Oleh: Rafdi, M.A
Ketua Badan Pengurus Harian Yayasan Buana Pratama (Penyelenggara Perguruan Tinggi CBI)
Pada sisi lampu merah perempatan jalan, tua bangkotan itu menenteng gendongan. Bila lampu jalan menyala merah, saat yang lain diam maka dia bergerak mengitari angkot yang berhenti. ” Rokok, rokok,rokok “, katanya menawarkan. Nasabahnya khusus pembeli enceren level bawah yaitu sopir angkot.
Kang Jajang lebih tua dari umurnya, umur lima puluh dua tahun tetapi bercorak di atas enam puluh tahun sehingga terkesan bangkotan.

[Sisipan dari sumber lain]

### config.mk
export PLATFORM = sky130hd
export DESIGN_NAME = elevator_call_dispatcher
export DESIGN_NICKNAME = d
export VERILOG_FILES = /design/src/rtl/elevator_pkg.sv /design/src/rtl/elevator_call_selector.sv /design/src/rtl/elevator_call_dispatcher.sv
export SDC_FILE = /design/constraint.sdc
export NUM_CORES = 1
export LEC_CHECK = 0
export CAP_MARGIN = 10
export CELL_PAD_IN_SITES_DETAIL_PLACEMENT = 1
export CELL_PAD_IN_SITES_GLOBAL_PLACEMENT = 1
export CORE_ASPECT_RATIO = 1.1
export CORE_UTILIZATION = 40
export DETAILED_ROUTE_END_ITERATION = 7
export PLACE_DENSITY = 0.87
export SKIP_CTS_REPAIR_TIMING = 1
export SLEW_MARGIN = 40
export SYNTH_ARGS = -nofsm -noshare
export SYNTH_HDL_FRONTEND = slang
export SYNTH_SLANG_ARGS = --single-unit
### constraint.sdc
create_clock -name clk -period 2.6 [get_ports clk]
set_input_delay 0.52 -clock clk [delete_from_list [all_inputs] [get_ports clk]]
set_output_delay 0.52 -clock clk [all_outputs]
set_load 0.05 [all_outputs]
### src/rtl/elevator_pkg.sv
// Shared encodings for the elevator call dispatcher: status codes, FSM states, travel direction.
package elevator_pkg;

    localparam logic [1:0] ST_IDLE = 2'b00;
    localparam logic [1:0] ST_UP   = 2'b01;
    localparam logic [1:0] ST_DOWN = 2'b10;

    localparam int unsigned DEF_NUM_FLOORS = 4;
    localparam int unsigned DEF_FLOOR_W    = $clog2(DEF_NUM_FLOORS);

    typedef enum logic [1:0] {
        StIdle,
        StMoving,
        StDwell,
        StFault
    } disp_state_e;

    typedef enum logic {
        DirUp,
        DirDown
    } dir_e;

endpackage

### src/rtl/elevator_call_selector.sv
// SCAN target selection: current floor first, then nearest call ahead in dir, else nearest behind.
module elevator_call_selector
    import elevator_pkg::*;
#(
    parameter  int unsigned NUM_FLOORS = DEF_NUM_FLOORS,
    localparam int unsigned FLOOR_W    = $clog2(NUM_FLOORS)
) (
    input  logic [NUM_FLOORS-1:0] pending,
    input  logic [FLOOR_W-1:0]    current_floor,
    input  dir_e                  dir,
    output logic [FLOOR_W-1:0]    target,
    output dir_e                  new_dir,
    output logic                  found
);

    logic               cur_hit;
    logic               up_found;
    logic               dn_found;
    logic [FLOOR_W-1:0] up_tgt;
    logic [FLOOR_W-1:0] dn_tgt;

    always_comb begin
        cur_hit  = 1'b0;
        up_found = 1'b0;
        dn_found = 1'b0;
        up_tgt   = '0;
        dn_tgt   = '0;
        // Downward scan leaves the lowest floor above current in up_tgt.
        for (int f = int'(NUM_FLOORS) - 1; f >= 0; f--) begin
            if (pending[f] && (f > int'(current_floor))) begin
                up_found = 1'b1;
                up_tgt   = FLOOR_W'(f);
            end
        end
        for (int f = 0; f < int'(NUM_FLOORS); f++) begin
            if (pending[f] && (f < int'(current_floor))) begin
                dn_found = 1'b1;
                dn_tgt   = FLOOR_W'(f);
            end
            if (pending[f] && (f == int'(current_floor))) begin
                cur_hit = 1'b1;
            end
        end
    end

    always_comb begin
        target  = '0;
        new_dir = dir;
        found   = cur_hit | up_found | dn_found;
        if (cur_hit) begin
            target = current_floor;
        end else if (dir == DirUp) begin
            if (up_found) begin
                target = up_tgt;
            end else begin
                target  = dn_tgt;
                new_dir = DirDown;
            end
        end else begin
            if (dn_found) begin
                target = dn_tgt;
            end else begin
                target  = up_tgt;
                new_dir = DirUp;
            end
        end
    end

endmodule

### src/rtl/elevator_call_dispatcher.sv
// Latches hall calls, dispatches SCAN targets to the elevator FSM and holds a door dwell.
// Optional MOVING watchdog with sticky fault enabled by DISPATCH_TIMEOUT_EN.
module elevator_call_dispatcher
    import elevator_pkg::*;
#(
    parameter  int unsigned NUM_FLOORS     = DEF_NUM_FLOORS,
    parameter  int unsigned DWELL_CYCLES   = 3,
    parameter  int unsigned TIMEOUT_CYCLES = 64,
    localparam int unsigned FLOOR_W        = $clog2(NUM_FLOORS)
) (
    input  logic                  clk,
    input  logic                  rst,
    input  logic [NUM_FLOORS-1:0] call_btn,
    input  logic [FLOOR_W-1:0]    current_floor,
    input  logic [1:0]            elevator_status,
    output logic [FLOOR_W-1:0]    request_floor,
    output logic [NUM_FLOORS-1:0] pending_calls,
    output logic                  busy,
    output logic                  fault
);

    localparam int unsigned DWELL_W = $clog2(DWELL_CYCLES + 1);

    disp_state_e           state_q, state_d;
    dir_e                  dir_q, dir_d;
    logic [FLOOR_W-1:0]    req_q, req_d;
    logic [NUM_FLOORS-1:0] pend_q, pend_d;
    logic [DWELL_W-1:0]    dwell_q, dwell_d;
    logic [NUM_FLOORS-1:0] clear_mask;
    logic [FLOOR_W-1:0]    sel_target;
    dir_e                  sel_dir;
    logic                  sel_found;
    logic                  arrived;

`ifdef DISPATCH_TIMEOUT_EN
    localparam int unsigned WDOG_W = $clog2(TIMEOUT_CYCLES + 1);
    logic [WDOG_W-1:0] wdog_q, wdog_d;
    logic              fault_q, fault_d;
`endif

    elevator_call_selector #(
        .NUM_FLOORS(NUM_FLOORS)
    ) u_selector (
        .pending       (pend_q),
        .current_floor (current_floor),
        .dir           (dir_q),
        .target        (sel_target),
        .new_dir       (sel_dir),
        .found         (sel_found)
    );

    assign arrived = (current_floor == req_q) && (elevator_status == ST_IDLE);

    always_comb begin
        state_d    = state_q;
        dir_d      = dir_q;
        req_d      = req_q;
        dwell_d    = dwell_q;
        clear_mask = '0;
`ifdef DISPATCH_TIMEOUT_EN
        wdog_d     = wdog_q;
        fault_d    = fault_q;
`endif
        case (state_q)
            StIdle: begin
                if (sel_found) begin
                    req_d   = sel_target;
                    dir_d   = sel_dir;
                    state_d = StMoving;
`ifdef DISPATCH_TIMEOUT_EN
                    wdog_d  = '0;
`endif
                end
            end
            StMoving: begin
                if (arrived) begin
                    clear_mask = NUM_FLOORS'(1) << req_q;
                    dwell_d    = DWELL_W'(DWELL_CYCLES - 1);
                    state_d    = StDwell;
`ifdef DISPATCH_TIMEOUT_EN
                end else if (wdog_q == WDOG_W'(TIMEOUT_CYCLES - 1)) begin
                    fault_d = 1'b1;
                    state_d = StFault;
                end else begin
                    wdog_d = wdog_q + 1'b1;
`endif
                end
            end
            StDwell: begin
                if (dwell_q == '0) begin
                    state_d = StIdle;
                end else begin
                    dwell_d = dwell_q - 1'b1;
                end
            end
            default: ;
        endcase
        // Clear of the served floor wins over a same-cycle press.
        pend_d = (pend_q | call_btn) & ~clear_mask;
    end

    always_ff @(posedge clk) begin
        if (rst) begin
            state_q <= StIdle;
            dir_q   <= DirUp;
            req_q   <= '0;
            pend_q  <= '0;
            dwell_q <= '0;
`ifdef DISPATCH_TIMEOUT_EN
            wdog_q  <= '0;
            fault_q <= 1'b0;
`endif
        end else begin
            state_q <= state_d;
            dir_q   <= dir_d;
            req_q   <= req_d;
            pend_q  <= pend_d;
            dwell_q <= dwell_d;
`ifdef DISPATCH_TIMEOUT_EN
            wdog_q  <= wdog_d;
            fault_q <= fault_d;
`endif
        end
    end

    assign request_floor = req_q;
    assign pending_calls = pend_q;
    assign busy          = (state_q == StMoving) || (state_q == StDwell);
`ifdef DISPATCH_TIMEOUT_EN
    assign fault = fault_q;
`else
    assign fault = 1'b0;
`endif

endmodule

After elaboration in Yosys (flattened, before gate mapping)

Cells that the tools add are included.
Widths: inputs -> output; s select.

$add $sub $neg: 1
Reductions and logical operators: 22
Multiplexer cells: 30
Equality and inequality tests: 10
Shifts and indexed selects: 1
$mul: 0
Bitwise logic cells: 6
Divide/modulo/power cells: 0
$lt $le $gt $ge: 6

Operators with widths:

| kind                | count |
|---|---|
| $mux 2              | 12 |
| $mux 1              | 14 |
| $logic_and 1x1->1   | 11 |
| $logic_not 2->1     | 4 |
| $mux 4              | 2 |
| $ne 2x2->1 const B  | 4 |
| $pmux 2 s3          | 1 |
| $reduce_and 3->1    | 2 |
| $and 4x4->4         | 1 |
| $eq 2x2->1 const A  | 2 |
| $gt 2x2->1 const A  | 2 |
| $lt 1x2->1 const A  | 2 |
| $not 4->4           | 1 |
| $or 4x4->4          | 1 |
| $pmux 2 s2          | 1 |
| $reduce_and 4->1    | 1 |
| $shl 1x2->4 const A | 1 |
| $reduce_bool 3->1   | 1 |
| $eq 1x2->1 const A  | 1 |
| $eq 2x1->1 const B  | 1 |
| $eq 2x2->1          | 1 |
| $eq 2x2->1 const B  | 1 |
| $gt 1x2->1 const A  | 1 |
| $lt 2x2->1 const A  | 1 |
| 6 further kinds     | 7 |

Output and inout bits: 8
Word-level logic and storage cells: 81
Bits in read-only memories: 0
Memory bits (writable): 0
Register bits after elaboration: 11
Input bits: 10
Memories kept: 0
Bits in latches: 0

Depth between registers and ports, before layout

Word-level depth: 10
Gate-level depth with buffers: 7
Gate-level depth less buffers: 6

Modules after synthesis

A second synthesis with hierarchy kept.

Cell total of the unflattened synthesis: 107
Area total of the unflattened synthesis: 890.9 µm²

Modules (own cells, without submodules):

| module                   | sequential area each (µm²) | cells an instance | times used | area an instance (µm²) |
|---|---|---|---|---|
| elevator_call_dispatcher | 220.2                      | 67                | 1          | 603.1 |
| elevator_call_selector   | 0.0                        | 40                | 1          | 287.8 |

Worst setup path after synthesis

OpenSTA, ideal clock, no wires.

Path type: register to register
From: register req_q[1], in the netlist request_floor[1]
To: register state_q[0]
Path slack: 0.687 ns
Data required time: 2.477 ns
Arrival time: 1.789 ns
Cell stages (with the launch flop): 5
Period minus slack after synthesis: 1.913 ns
Buffers on the path: 0
Path through: dfxtp_1 -> xor2_1 -> or3_4 -> a21oi_2 -> mux2_1

Cells in the longest elaborated chain, start to end: 4

Ends and longest elaborated chain:

| what                              | line                            | source |
|---|---|---|
| start, declared                   | elevator_call_dispatcher.sv:26  | `logic [FLOOR_W-1:0] req_q, req_d;` |
| start signal, assigned            | elevator_call_dispatcher.sv:116 | `req_q <= req_d;` |
| $eq 2x2->1                        | elevator_call_dispatcher.sv:52  | `assign arrived = (current_floor == req_q) && (elevator_status == ST_IDLE);` |
| $logic_and 1x1->1                 | elevator_call_dispatcher.sv:52  |  |
| $ne 2x2->1 (no source line)       | -                               |  |
| $reduce_and 4->1 (no source line) | -                               |  |
| end signal, assigned              | elevator_call_dispatcher.sv:104 | `state_q <= StIdle;` |
| end signal, assigned              | elevator_call_dispatcher.sv:114 | `state_q <= state_d;` |
| end, declared                     | elevator_call_dispatcher.sv:24  | `disp_state_e state_q, state_d;` |

Every way passes these cells.
A chain may end at the register's enable or synchronous reset.

Worst setup path in the final report

From: register state_q[0]
To: output busy

Cells in the longest elaborated chain, start to end: 2
Elaborated cells between the ends (all ways): 3
Classes of those cells: eq/ne: 2; reduce/logical: 1

Ends and longest elaborated chain:

| what                                            | line                            | source |
|---|---|---|
| $eq 2x1->1 / $eq 2x2->1 (equally long branches) | elevator_call_dispatcher.sv:128 | `assign busy = (state_q == StMoving) \|\| (state_q == StDwell);` |
| $logic_or 1x1->1 (*)                            | elevator_call_dispatcher.sv:128 |  |
| end, declared                                   | elevator_call_dispatcher.sv:18  | `output logic busy,` |

Mark *: on every way between the ends. The rest lies on a longest branch, timed or not.

==> results_dict.tcl <==
set metrics [dict create \
    crit_path_max_fanout 3 \
    fin_tns_setup_ns 0 \
    cts_made_buffers 3 \
    clock_skew_ns 0.000549 \
    reg2reg_from "state_q[0]" \
    final_area_um2 1110 \
    hp-start "state_q[1]" \
    drc_errors 0 \
    cts_tree "yes" \
    ys_top_cells_by_area "dfxtp_1 (24%), ha_1 (6.9%), inv_1 (4.2%)" \
    core-area_um2 2060 \
    grt_max_degree 14 \
    maxCapViolCount 0 \
    yosysTopAreaCellShare_pct 24.4 \
    die_y_um 51.8 \
    fin_crit_sh_pct 91.1 \
    worst_hold_path_type "reg2reg" \
    place_area_um2 1080 \
    ant_nets 0 \
    port_buffers 16 \
    drive_gt1_share_pct 10.2 \
    die_area_um2 2450 \
    rrSetupSlack_ns 0.78 \
    critPathKind "reg2out" \
    mappedNetlistArea_um2 901 \
    instances_no_fill 155 \
    start_kind "flip-flop" \
    status "finished clean" \
    globalplace.congestion 0.799 \
    syn_inst 111 \
    synth_top_area_cell "dfxtp_1" \
    hold_depth 2 \
    path_clk_slew_ns 0.08 \
    dp_cells 151 \
    antenna_cells 0 \
    cts-root-buf "clkbuf_4" \
    fmax_mhz 422 \
    clock_sinks 11 \
    dp_hpwl_mm 2.06 \
    grt_setup_unrepaired "false" \
    antenna_found_initial 0 \
    slew_headroom_pct 66.4 \
    overflow 0 \
    setup_viol 0 \
    final_hold_viol_count 0 \
    worst_ep_arrival_time_ns 1.85 \
    power_density_nw_per_um2 832 \
    viasPerCell 6.08 \
    cellLeakagePower_nw 0.441 \
    synth_cell_types 44 \
    via_count 942 \
    synthArstFlopShare_pct 0 \
    grt_pass1_wl_mm 4.44 \
    grtUsageTotal_pct 26.0 \
    worst-endpoint-required_ns 2.08 \
    ys_seq_elements 11 \
    synth_nets 126 \
    wl_per_cell_um 17.3 \
    worst_pin_slew_ns 0.502 \
    syn_to_final_growth_pct 22.9 \
    fin_util_pct 53.7 \
    start_util_pct 43.7 \
    ys.warnings.count 0 \
    worst_setup_path_end_kind "output port" \
    die_w_um 47.3 \
    reg2reg_to "state_q[0]" \
    synth_seq_area_share_pct 24.4 \
    drtPass1Iterations 4 \
    min_to "state_q[1]" \
    nets 143 \
    grt_pass1_vias 937 \
    clock_latency_ns 0.28 \
    synth_edf_count 0 \
    peakVddDrop_mv 0.583 \
    rows 17 \
    worst_r2r_path_depth 6 \
    clockBufferDepth 2 \
    wl_mm 2.68 \
    avgSynthCellArea_um2 8.12 \
    synthFlopType "dfxtp_1" \
    drt_iter0_markers 19 \
    final_max_slew_viol_count 0 \
    finalCriticalPeriod_ns 2.37 \
    io_pins 18 \
    htree_num_levels 1 \
]
metal layers:
layer	routed length (um)	part of all wire (%)	vias up	track usage (%)
li1	-	-	436	-
met1	1080	40	456	32.6
met2	1380	51	41	42.2
met3	140	5.2	9	3.47
met4	83	3.1	0	12.9
met5	0	0	-	0
per-stage QoR:
step	setup slack, ns	power (mW)	hold WS [ns]
finish	0.231	0.921	0.535
global route	0.166	0.983	0.565
CTS	0.215	0.923	0.544
detailed placement	0.292	0.793	0.533
global placement	0.384	0.758	0.514
floorplan	0.687	0.642	0.481
worst max path at each step:
| stage | from | slack (ns) | to |
|---|---|---|---|
| floorplan | request_floor[1] | 0.69 | state_q[0] |
| global placement | current_floor[1] | 0.38 | state_q[0] |
| detailed placement | current_floor[0] | 0.29 | request_floor[1] |
| CTS | state_q[0] | 0.22 | busy |
| global route | state_q[0] | 0.17 | busy |
| finish | state_q[0] | 0.23 | busy |
layout by cell type (no fill, tap or decap), types with 2 or more instances in the layout:
cell type,netlist,routed
clkdlybuf4s50_1,0,16
dfxtp_1,11,11
inv_1,10,10
nor2_1,9,9
nand2_1,7,7
ha_1,5,5
a211oi_1,4,4
nand2b_1,4,4
o21bai_1,3,3
nor2b_1,3,3
mux2i_1,3,3
a31oi_1,3,3
o21ai_0,3,3
nand3_1,3,3
clkbuf_4,0,3
buf_4,2,3
xor2_1,2,2
a41oi_1,2,2
nor3b_1,2,2
a21oi_1,2,2
o221ai_1,2,2
a21o_1,2,2
and3b_1,2,2
nand4_1,2,2
sequential cells by signal, indices dropped and copies added, names as in the netlist:
signal	cells
pending_calls	4
dir_q	1
request_floor	2
dwell_q	2
state_q	2
where the power goes:
group | switching, mW | internal [mW] | leakage (nW)
Clock | 0.0670 | 0.0597 | 0.0150
Combinational | 0.314 | 0.205 | 0.335
Sequential | 0.0627 | 0.212 | 0.0913
Total | 0.444 | 0.477 | 0.441
cells by family after synthesis:
| family | synth area share [%] |
|---|---|
| AOI/OAI and AO/OA | 25.3 |
| xor gates and xnor gates | 1.94 |
| adders and majority gates | 6.94 |
| buffers and inverters | 8.33 |
| DFF | 24.4 |
| muxes | 6.25 |
| other | 0.416 |
| and+or+nand+nor | 26.4 |
synth_stat cells, types with 3 or more instances:
library cell,instances
ha_1,5
buf_2,3
nor2b_1,3
dfxtp_1,11
o21bai_1,3
o21ai_0,3
nor2_1,9
nand3_1,3
a211oi_1,4
nand2b_1,4
inv_1,10
mux2i_1,3
nand2_1,7
a31oi_1,3
critical path, cell delays in order (launching register included):
cell and delay [ns]:
dfxtp_1 0.37, inv_1 0.09, ha_1 0.30, clkdlybuf4s50_1 0.80
area by class of cell:
type / count / area [um2]
Clock buffer: 4 / 26.3
Inverter: 10 / 37.5
Multi-Input combinational cell: 83 / 606
Sequential cell: 11 / 220
Tap cell: 28 / 35.0
Fill cell: 261 / 956
Timing Repair Buffer: 19 / 183
(Power assumes the default switching activity.)
[config.mk]
export PLATFORM = sky130hd
export DESIGN_NAME = wb_unit
export DESIGN_NICKNAME = d
export VERILOG_FILES = /design/src/rtl/wb_unit.sv
export SDC_FILE = /design/constraint.sdc
export NUM_CORES = 1
export LEC_CHECK = 0
export CAP_MARGIN = 20
export CORE_MARGIN = 2
export CORE_UTILIZATION = 45
export DETAILED_ROUTE_END_ITERATION = 7
export GPL_TIMING_DRIVEN = 0
export PLACE_DENSITY = 0.77
export RECOVER_POWER = 25
export REMOVE_ABC_BUFFERS = 1
export SLEW_MARGIN = 20
export SYNTH_ARGS = -nofsm -noshare
export SYNTH_HDL_FRONTEND = slang
export SYNTH_SLANG_ARGS = --single-unit
export TNS_END_PERCENT = 5
[constraint.sdc]
create_clock -name clk -period 1.9 [get_ports clk]
set_input_delay 0.285 -clock clk [delete_from_list [all_inputs] [get_ports clk]]
set_output_delay 0.285 -clock clk [all_outputs]
set_load 0.005 [all_outputs]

Badan yang sangat kurus, sudah dekat jaraknya dengan tungkai, dan sering batuk batuk.
Sepertinya Kang Jajang sakit asma. Tapi anehnya dia tidak mau mengesankan bahwa pada badan kerempeng itu menumpang pula penyakit penyedot energi, bahwa segala penyakit yang berkaitan dengan paru paru adalah memunculkan lesu dan kusam serta keletihan.
Adalah sulit mencari nilai lebih dari Kang Jajang, begitu sangat repotnya mencari nafkah, badan reot lalu diserang penyakit pula. Sederhananya hanya bermodalkan nyawa dan badan yang ringan bila ditimbang dari kacamata potensi.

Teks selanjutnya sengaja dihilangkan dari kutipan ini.